Sfregiati per far posto all’autoscontri della Patronale, i platani erano entrati subito nell’occhio del ciclone. Con l’opposizione consiliare che chiedeva spiegazioni ed interventi urgenti ed il sindaco che garantiva di aver già contattato un agronomo, la cui relazione sarebbe stata protocollata in municipio il 12 settembre scorso, esattamente due giorni prima dell’estemporaneo intervento dei tre della minoranza (Sergio Beccio, Fabio Gottero e Anna Rudari) che, mastice e pennello in mano avevano tamponato i tagli posti alla base del platani. Di lì in poi è stato un crescendo di polemiche, di scambi di velenose accuse di cui abbiamo raccontato con dovizia di particolari.

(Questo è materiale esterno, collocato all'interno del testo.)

==> src/rtl/snoop_bus_pkg.sv <==
// Shared definitions for the snooping bus controller: op codes, bus layout and FSM states.
package snoop_bus_pkg;

    localparam int unsigned BUS_W        = 24;
    localparam int unsigned WB_PAYLOAD_W = 10;

    typedef enum logic [1:0] {
        OP_RM   = 2'd0,
        OP_WM   = 2'd1,
        OP_INV  = 2'd2,
        OP_RSVD = 2'd3
    } op_e;

    // Field order fixes the bit positions: [23] valid, [22:21] op, [20:18] tag, [17:11] data,
    // [10] wb, [9:7] wb tag, [6:0] wb data.
    typedef struct packed {
        logic       valid;
        op_e        op;
        logic [2:0] tag;
        logic [6:0] data;
        logic       wb;
        logic [2:0] wb_tag;
        logic [6:0] wb_data;
    } bus_t;

    typedef enum logic [2:0] {
        ST_IDLE  = 3'd0,
        ST_SNOOP = 3'd1,
        ST_WB    = 3'd2,
        ST_MEM   = 3'd3,
        ST_DONE  = 3'd4
    } state_e;

    // Bus word carrying the request header, with an optional writeback payload attached.
    function automatic bus_t make_bus(input bus_t req, input logic wb,
                                      input logic [WB_PAYLOAD_W-1:0] payload);
        bus_t b;
        b       = req;
        b.valid = 1'b1;
        b.wb    = wb;
        {b.wb_tag, b.wb_data} = payload;
        return b;
    endfunction

endpackage

==> src/rtl/rr_arbiter.sv <==
// Combinational round-robin pick: first set request at or above ptr, wrapping to 0.
module rr_arbiter #(
    parameter int unsigned N_REQ = 3,
    parameter int unsigned IDX_W = 2
) (
    input  logic [N_REQ-1:0] req,
    input  logic [IDX_W-1:0] ptr,
    output logic [N_REQ-1:0] grant_c,
    output logic [IDX_W-1:0] idx_c
);

    int k;

    // Scan offsets from farthest to nearest so the nearest hit overwrites the rest.
    always_comb begin
        grant_c = '0;
        idx_c   = '0;
        k       = 0;
        for (int off = int'(N_REQ) - 1; off >= 0; off--) begin
            k = (int'(ptr) + off) % int'(N_REQ);
            if (req[IDX_W'(k)]) begin
                grant_c              = '0;
                grant_c[IDX_W'(k)]   = 1'b1;
                idx_c                = IDX_W'(k);
            end
        end
    end

endmodule

==> src/rtl/snoop_bus_controller.sv <==
// Snooping bus controller: arbitrates caches, broadcasts for snoop, inserts writebacks, waits on memory.
module snoop_bus_controller
    import snoop_bus_pkg::*;
#(
    parameter int unsigned N_REQ    = 3,
    parameter int unsigned MEM_WAIT = 2
) (
    input  logic                   i_Clock,
    input  logic                   i_Reset_n,
    input  logic [N_REQ-1:0]       i_Req,
    input  logic [24*N_REQ-1:0]    i_Msg,
    input  logic [N_REQ-1:0]       i_Snoop_WB,
    input  logic [24*N_REQ-1:0]    i_Snoop_Msg,
    input  logic [BUS_W-1:0]       i_Mem_Bus,
    output logic [BUS_W-1:0]       o_Bus,
    output logic [N_REQ-1:0]       o_Grant,
    output logic                   o_Snoop_En,
    output logic [BUS_W-1:0]       o_Resp,
    output logic [N_REQ-1:0]       o_Done
);

    localparam int unsigned IDX_W = (N_REQ > 1) ? $clog2(N_REQ) : 1;
    localparam int unsigned CNT_W = (MEM_WAIT > 1) ? $clog2(MEM_WAIT) : 1;

    state_e                  state;
    logic [IDX_W-1:0]        rr_ptr;
    logic [IDX_W-1:0]        owner;
    logic [CNT_W-1:0]        cnt;
    bus_t                    req_msg;

    logic [N_REQ-1:0]        arb_grant_c;
    logic [IDX_W-1:0]        arb_idx_c;
    bus_t                    slot_c;
    logic [N_REQ-1:0]        snoop_mask_c;
    logic                    wb_hit_c;
    logic [WB_PAYLOAD_W-1:0] wb_sel_c;
    logic                    unused_snoop_bits;

    rr_arbiter #(
        .N_REQ (N_REQ),
        .IDX_W (IDX_W)
    ) u_arb (
        .req     (i_Req),
        .ptr     (rr_ptr),
        .grant_c (arb_grant_c),
        .idx_c   (arb_idx_c)
    );

    assign slot_c            = bus_t'(i_Msg[24*arb_idx_c +: 24]);
    assign snoop_mask_c      = i_Snoop_WB & ~o_Grant;
    assign unused_snoop_bits = ^i_Snoop_Msg;

    // Lowest-index foreign snooper holding a modified copy supplies the writeback.
    always_comb begin
        wb_hit_c = 1'b0;
        wb_sel_c = '0;
        for (int s = int'(N_REQ) - 1; s >= 0; s--) begin
            if (snoop_mask_c[s]) begin
                wb_hit_c = 1'b1;
                wb_sel_c = i_Snoop_Msg[24*s +: WB_PAYLOAD_W];
            end
        end
    end

    always_ff @(posedge i_Clock or negedge i_Reset_n) begin
        if (!i_Reset_n) begin
            state      <= ST_IDLE;
            rr_ptr     <= '0;
            owner      <= '0;
            cnt        <= '0;
            req_msg    <= '0;
            o_Bus      <= '0;
            o_Grant    <= '0;
            o_Snoop_En <= 1'b0;
            o_Resp     <= '0;
            o_Done     <= '0;
        end else begin
            o_Done <= '0;
            case (state)
                ST_IDLE: begin
                    if (|i_Req) begin
                        owner      <= arb_idx_c;
                        req_msg    <= slot_c;
                        o_Grant    <= arb_grant_c;
                        o_Bus      <= make_bus(slot_c, 1'b0, '0);
                        o_Snoop_En <= 1'b1;
                        state      <= ST_SNOOP;
                    end
                end
                ST_SNOOP: begin
                    o_Snoop_En <= 1'b0;
                    if (wb_hit_c) begin
                        o_Bus <= make_bus(req_msg, 1'b1, wb_sel_c);
                        state <= ST_WB;
                    end else if (req_msg.op == OP_RM) begin
                        o_Bus <= make_bus(req_msg, 1'b0, '0);
                        cnt   <= CNT_W'(MEM_WAIT - 1);
                        state <= ST_MEM;
                    end else begin
                        o_Bus  <= '0;
                        o_Resp <= req_msg;
                        o_Done <= o_Grant;
                        state  <= ST_DONE;
                    end
                end
                ST_WB: begin
                    if (req_msg.op == OP_RM) begin
                        o_Bus <= make_bus(req_msg, 1'b0, '0);
                        cnt   <= CNT_W'(MEM_WAIT - 1);
                        state <= ST_MEM;
                    end else begin
                        o_Bus  <= '0;
                        o_Resp <= req_msg;
                        o_Done <= o_Grant;
                        state  <= ST_DONE;
                    end
                end
                ST_MEM: begin
                    if (cnt == '0) begin
                        o_Bus  <= '0;
                        o_Resp <= i_Mem_Bus;
                        o_Done <= o_Grant;
                        state  <= ST_DONE;
                    end else begin
                        cnt <= cnt - 1'b1;
                    end
                end
                ST_DONE: begin
                    o_Grant <= '0;
                    rr_ptr  <= (owner == IDX_W'(N_REQ - 1)) ? '0 : owner + 1'b1;
                    state   <= ST_IDLE;
                end
                default: state <= ST_IDLE;
            endcase
        end
    end

endmodule

==> config.mk <==
export PLATFORM = sky130hd
export DESIGN_NAME = snoop_bus_controller
export DESIGN_NICKNAME = d
export VERILOG_FILES = /design/src/rtl/snoop_bus_pkg.sv /design/src/rtl/rr_arbiter.sv /design/src/rtl/snoop_bus_controller.sv
export SDC_FILE = /design/constraint.sdc
export NUM_CORES = 1
export LEC_CHECK = 0
export ABC_AREA = 1
export CORE_AREA = 2 2 112 114
export DETAILED_ROUTE_END_ITERATION = 16
export DIE_AREA = 0 0 114 116
export GPL_TIMING_DRIVEN = 0
export PLACE_DENSITY = 0.9
export SYNTH_ARGS = -nofsm -noshare
export SYNTH_HDL_FRONTEND = slang
export SYNTH_HIERARCHICAL = 1
export SYNTH_SLANG_ARGS = --single-unit
==> constraint.sdc <==
create_clock -name i_Clock -period 3.4 [get_ports i_Clock]
set_clock_uncertainty 0.15 [all_clocks]
set_input_delay 1.02 -clock i_Clock [delete_from_list [all_inputs] [get_ports i_Clock]]
set_output_delay 1.02 -clock i_Clock [all_outputs]
set_load 0.01 [all_outputs]
==> metrics.md, run 1 <==
| Metric | Value |
|---|---|
| Slew Viols, Final | 0 |
| Buf/Inv on CP | 6 |
| DR vias | 4997 |
| WL/cell | 14.35 um |
| Minimum clock period | 3.176 ns |
| Final setup vio count | 0 |
| Dpl cells | 1010 |
| Syn Area/Cell | 7.097 sq um |
| Synthesized net count | 854 |
| I/O Pins | 231 |
| Leading area contributor after synthesis | dfrtp_1 |
| Worst setup SP type | input pin |
| Worst EP arrival | 3.29 ns |
| Clock Path Buffers | 2 |
| Ys async rst share | 1.000 |
| Die span in x | 114 um |
| Met2 Resource Use GR | 0.3845 |
| Ys Warns | 6 |
| CTS buffer count | 9 |
| Hold crit path type | reg -> reg |
| Top-count cell post-synth | nand2_1 |
| Worst-path fanout max | 10 |
| GRT met1 Usage | 0.3108 |
| Most Crowded Layer GR | met2 |
| Hold-fix buffer count after cts | 0 |
| DR DRC count | 0 |
| Clock Sinks | 87 |
| Crit end category | flip-flop |
| Post-synthesis sequential area ratio | 0.4551 |
| Area Growth Syn to Fin | 50.72% |
| Drt total wl | 14.72 mm |
| Vias in the first global route | 4839 |
| First-pass GRT wire length | 23.87 mm |
| Initial cell density of the core | 0.4016 |
| Register clock-pin slew on the reported worst setup and hold paths | 0.06 ns |
| Fin crit share | 0.9341 |
| Worst path cell trace | clkdlybuf4s50_1 -> inv_2 -> o21ai_0 -> nand2_2 -> nand2_1 -> inv_1 -> nand2_2 -> nand2_1 -> buf_2 -> inv_2 -> clkbuf_4 -> nor2_1 -> o31ai_1 -> nand2_1 -> o21ai_0 |
| Post-DP HPWL | 11.63 mm |
| IO Port Bufs | 188 |
| Post-synth EDFFs | 0 |
| # nets final | 1054 |
| GPL Wtd Cong | 0.8968 |
| Critical path's top delay family | buffers and inverters |
| Cell variety after synth | 31 |
| Post-synthesis instance area | 4783 sq um |
| Vias per Instance | 4.870 |
| Initial drt markers | 332 |
| Antenna violations before repair | 0 |
| Largest net degree at the start of global routing | 48 |
| DIE HEIGHT | 116 um |
| Final core utilization | 0.6053 |
| Core Rows | 40 |
| Met3 Use GR | 0.03975 |
| Critical Path Slowest Stage Cell | clkdlybuf4s50_1 |
| Fin Hold WS | 0.3213 ns |
| Area after DPL | 6874 sq um |
| Share of layout cells above drive strength 1 | 0.07964 |
| N_diodes | 0 |
| CTS root buffer | clkbuf_16 |
| CP required | 3.52 ns |
| Max-Cap Viols | 0 |
| VDD IR max | 0.6347 mV |
| Max incr delay on CP | 0.54 ns |
| Synth cell count leaders | nand2_1 (271), dfrtp_1 (87), nor2_1 (65), o21ai_0 (54), inv_1 (51) |
| Final WS setup | 0.2241 ns |
| Dpl ws | -0.5383 ns |
| Pwr/cell area | 947.0 nW/um^2 |
| Dominant cells by area after synthesis | dfrtp_1 (46%), nand2_1 (21%), o21ai_0 (5.7%) |
| Post-synth top area share | 0.4551 |
| Fmax | 0.3149 GHz |
| Worst-Skew Late Latency | 0.34 ns |
| CP Class | in -> reg |
| Cell count after synthesis | 674 |
| Drt first pass iters | 4 |
| GR Util All Layers | 0.2292 |
| Main synth FF type | dfrtp_1 |
| RSZ-0062 raised after global routing | true |
| CTS tree | done |
| Final Hold Vio Count | 0 |
| Slew @ Worst Pin | 0.5916 ns |
| DIE AREA | 13220 sq um |
| Pleak | 3.451 nW |
| Max transition margin | 0.6025 |
| Status | completed |
| GR Overflow Total | 0 |
| Post-route insts no fill | 1026 |
| Post-route ant nets | 0 |
| Cell area after layout | 7209 sq um |
| Most frequent cell on the critical path | nand2_1 |
| Synth Register Bits | 87 |
| H-Tree Depth | 3 |
| # Post-CTS Setup Buffers | 0 |
| Core area | 11910 sq um |
[cells by family (layout without fill, tap and decap cells)]
group	count (synthesis)	count (layout)	synth area share
DFF	87	87	0.4551
buffers and inverters	91	296	0.08161
and+or+nand+nor	400	400	0.3468
adders and majority gates	4	4	0.01046
AOI/OAI and AO/OA	91	91	0.1052
other	1	1	0.0007840
[final timing paths]
| kind | startpoint | to | slack [ns] | depth (start not counted) |
|---|---|---|---|---|
| min | owner[1] | rr_ptr[0] | 0.32 | 1 |
| max in group asynchronous | i_Reset_n | req_msg[9] | 1.98 | 2 |
| min reg2reg | owner[1] | rr_ptr[0] | 0.32 | 1 |
| max | i_Req[2] | req_msg[0] | 0.22 | 15 |
| min in group asynchronous | i_Reset_n | o_Bus[0] | 0.50 | 1 |
| max reg2reg | rr_ptr[1] | o_Bus[17] | 0.57 | 15 |
[flip-flops by register name, summed over array words and instances (netlist names)]
name and flops:
o_Bus 24, o_Resp 24, req_msg 24, o_Done 3, o_Grant 3, state 3
owner 2, rr_ptr 2, cnt 1, o_Snoop_En 1
[where the power goes]
group | switching, mW | internal [mW]
clock | 0.437 | 0.577
combinational | 2.39 | 1.63
sequential | 0.268 | 1.53
[layer usage]
layer	share of wire	up-vias
met4	0.012	0
met1	0.45	2286
met2	0.48	175
met5	0	-
li1	-	2525
met3	0.065	11
[what timing repair did]
item / in CTS / in global routing
endpoints found under the setup margin: 14 / 26
gates resized for setup: 2 / 17
hold endpoints to repair: 0 / 0
[cells in the final DEF (no fill, tap or decap), types with 7 or more instances in the layout]
cell | synthesis | layout
nor2_1 | 65 | 65
a21oi_1 | 13 | 13
buf_2 | 11 | 12
o31ai_1 | 11 | 9
clkbuf_1 | 13 | 8
nand3_1 | 45 | 45
clkbuf_16 | 0 | 9
clkdlybuf4s50_1 | 0 | 187
o21ai_0 | 54 | 54
inv_2 | 7 | 7
a31oi_1 | 9 | 9
inv_1 | 51 | 51
dfrtp_1 | 87 | 87
nand2_1 | 271 | 271
[layout make-up]
class	count	area [sq um]
Tap cell	147	183.9
Buffer	31	172.7
Timing Repair Buffer	189	1907
Fill cell	1075	4702
Sequential cell	87	2177
Multi-Input combinational cell	496	2235
Clock buffer	9	225.2
Clock inverter	7	78.83
Inverter	60	230.2
[per-stage QoR]
| step | power (mW) | setup TNS (ns) |
|---|---|---|
| floorplan | 4.232 | 0 |
| global placement | 5.649 | -174.08 |
| detailed placement | 5.763 | -10.01 |
| CTS | 6.800 | 0 |
| global route | 7.461 | -0.007632 |
| finish | 6.828 | 0 |
(Power assumes the default switching activity.)
==> run 2, diff against run 1 <==
--- a/config.mk
+++ b/config.mk
@@ -7,6 +7,7 @@
 export LEC_CHECK = 0
 export ABC_AREA = 1
 export CORE_AREA = 2 2 112 114
+export CTS_CLUSTER_DIAMETER = 30
 export DETAILED_ROUTE_END_ITERATION = 16
 export DIE_AREA = 0 0 114 116
 export GPL_TIMING_DRIVEN = 0
==> results of run 2 <==
No change in the layout: final DEF, timing and power equal those of run 1.
==> edit: new RTL, settings of run 1 <==
Change the parameter `MEM_WAIT` from 2 to 4.
--- a/src/rtl/snoop_bus_controller.sv
+++ b/src/rtl/snoop_bus_controller.sv
@@ -4,5 +4,5 @@
 #(
     parameter int unsigned N_REQ    = 3,
-    parameter int unsigned MEM_WAIT = 2
+    parameter int unsigned MEM_WAIT = 4
 ) (
     input  logic                   i_Clock,
Check against the original RTL: not equivalent (a bounded check fails within 10 cycles, from zero or initial values and one cycle with i_Reset_n low).
==> edit against run 1 <==
Area after synthesis up 3.5%; sequential cell count up 1; total power up 0.49%; setup slack better by 1.2 ps; global-route usage down 0.15 points; routed wire length up 2.3%; core utilization up 1.1 points; final area up 1.8%; critical path type unchanged; largest cell class unchanged.
==> edit: results (changes against run 1) <==
[worst_setup_path]
r2r_cells = 17  ; +2
rrSetupSlack_ps = 570  ; about the same
crit_slowest_cell = clkdlybuf4s50_1
cp_max_fo = 10  ; unchanged
r2r-end = req_msg[7]$_DFFE_PN0P_
cp.arrival_ps = 3280  ; about the same
critical-path-max-stage-delay_ps = 530
cp_top_family = buffers and inverters
timing.rr.start = rr_ptr[0]$_DFFE_PN0P_

[synth]
postSynthAreaPerCell_um2 = 7.05  ; -0.67%
ys_top_cells_by_count = nand2_1, dfrtp_1, inv_1
synthDistinctLibCells = 34  ; +9.7%
syn_nets = 883  ; +3.4%
async_flop_share_pct = 100  ; unchanged
seq_area_frac_synth_pct = 44.5  ; -1.0 points
synthTopCellsByArea = dfrtp_1, nand2_1, o21ai_0
synth_warnings = 6  ; unchanged
synth_top_flop_cell = dfrtp_1
yosysTopAreaCellShare_pct = 44.5  ; -1.0 points

[hold_path]
holdPathEnd = o_Resp[18]$_DFFE_PN0P_
hp-start = o_Resp[18]$_DFFE_PN0P_
hold_class = reg2reg
holdPathStages = 2  ; +1

[global_routing]
grt_usage_pct = 22.8  ; -0.15 points
grt_max_degree = 67  ; +40%
grt_pass1_vias = 4980  ; +2.9%
grt_pass1_wl_um = 23700  ; -0.49%
antenna_found_initial = 0  ; unchanged

[route]
first_pass_iters = 6  ; +2
drtIter0Drc = 511  ; +54%
num_vias = 5115  ; +2.4%
vias_per_cell = 4.85  ; -0.36%
wl_per_cell_um = 14.3  ; -0.44%

[clock_network]
h-tree-depth = 3  ; unchanged
post_cts_buffers = 0  ; unchanged
clk_path_buf_depth = 2  ; unchanged
clk_latency_ps = 340  ; about the same
cts_buffers = 9  ; unchanged
path_clk_slew_ps = 60  ; about the same
root_buffer = clkbuf_16

[final_layout]
layout-drive-gt1-share_pct = 8.38  ; +0.42 points
top_regs = o_Bus (24), o_Resp (24), req_msg (24)
nets = 1083  ; +2.8%
num-fill-cells = 1056  ; -1.8%
antenna_cells = 0  ; unchanged

[timing]
hold_slack_ps = 320  ; -1.16 ps
slew-limit-headroom_pct = 57.8  ; -2.4 points

[placement]
placedCellCount = 1038  ; +2.8%
gp_congestion = 0.896  ; -0.14%
port_buffers = 188  ; unchanged
placed_area_um2 = 7040  ; +2.4%
hpwlAfterDp_um = 11900  ; +2.0%
pre_cts_slack_ps = -332  ; +206 ps

[power]
leakage_nw = 3.62  ; +4.8%
irDropWorstVdd_v = 0.000456  ; -28%

[outcome]
status = finished clean

## edit: worst min-delay path, cell delays in order, from the launching register on
cell,delay (ps)
dfrtp_1,340
nand2_1,50
nand2_1,50
## edit: layout make-up
type,instances,area (um^2),area share [%]
Buffer,30,184,2.51
Clock inverter,7,48.8,0.665
Tap cell,147,184,2.51
Timing Repair Buffer,189,1910,26.0
Sequential cell,88,2200,30.0
Multi-Input combinational cell,505,2280,31.1
Clock buffer,9,225,3.07
Inverter,79,304,4.14
## edit: layer usage
metal	track usage [%]	vias up	share of wire (%)
li1	-	2581	-
met1	27.9	2290	42
met2	39.7	218	48
met3	5.91	26	8.3
met4	6.91	0	2.2
met5	0	-	0
## edit: cell families after synthesis
logic type | synth area share, %
AOI/OAI and AO/OA | 10.7
adders and majority gates | 1.26
buffers and inverters | 9.73
DFF | 44.5
other | 0.0758
and+or+nand+nor | 33.7
## edit: worst max path at each step
stage                     startpoint                 endpoint  slack, ps  depth (start not counted)
after floorplan             i_Req[2]    o_Bus[12]$_DFFE_PN0P_        750                         16
after global placement     i_Reset_n  req_msg[20]$_DFFE_PN0P_      -2060                          1
after detailed placement    i_Req[2]   req_msg[7]$_DFFE_PN0P_       -330                         10
after CTS                   i_Req[2]   req_msg[7]$_DFFE_PN0P_          6                         10
after global routing        i_Req[2]   req_msg[6]$_DFFE_PN0P_         10                         15
final                       i_Req[2]   req_msg[7]$_DFFE_PN0P_        230                         15
## edit: report_power, final
part | switching, mW | leakage (nW) | total, mW | internal [mW]
Clock | 0.422 | 0.135 | 0.917 | 0.495
Sequential | 0.277 | 1.09 | 1.83 | 1.55
Combinational | 2.45 | 2.39 | 4.12 | 1.67
Total | 3.15 | 3.62 | 6.86 | 3.71
## edit: repair_timing
action,CTS,global route
resized for setup,0,12
hold endpoints to repair,0,0
endpoints found under the setup margin,0,21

Ora la politica fa, com’è giusto che sia, un passo indietro e lascia che a parlare siano i tecnici.
Tornato sul luogo del… delitto venerdì 19 settembre scorso, il dottor Bonavia ha assistito gli operai del comune di Paesana intervenire sui platani danneggiati in base alle indicazioni contenute nel verbali del precedente sopralluogo.
Sulla ferita – scrive in buona sostanza Bonavia – era presente un mastice cicatrizzante. L'utilità di tali mastici sulle ferite grandi delle piante non solo è diffusamente ritenuta non efficace poiché in breve tempo non più in grado di impedire ingressi di elementi patogeni ma addirittura in grado di rallentare anche del 70% la velocità di formazione del callo cicatriziale. Gli studi di Shigo a tale proposito, nonché uno specifico studio di Gaiser nel 2006 presso Istituto Forestale di Rottenburg confermano in pieno la regola.
Liberata dal mastice collocato dai tre la zona cambiale, si è quindi proceduto alla disinfezione dell'area circostante. La cicatrizzazione – continua ancora l’agronomo - se andrà a buon fine durerà anni e soprattutto nel breve periodo sarà opportuno procedere a ulteriori disinfezioni. Si suggerisce novembre (possibilmente in periodo asciutto successivo alle lunghe tipiche piogge), fine inverno e poi proseguire con verifiche future. Nel loro intervento, gli operai del Comune ed il dottor Bonavia hanno altresì trattate anche le enormi ferite alte (una vera e propria mutilazione) che hanno provocato una evidente squilibratura della chioma.
Non arretra di un millimetro, nella polemica, l’assessore Silvia Da Re: “Proporrò alla Giunta di far pagare a chi ha compiuto l’intervento le spese dei sopralluoghi aggiuntivi del dottor Bonavia. Non tanto per l’entità dell’importo, probabilmente risibile o poco più, ma perchè credo che il Comune debba in qualche modo riaffermare che a nessuno è dato di fare ciò che crede sulle spalle degli altri cittadini”.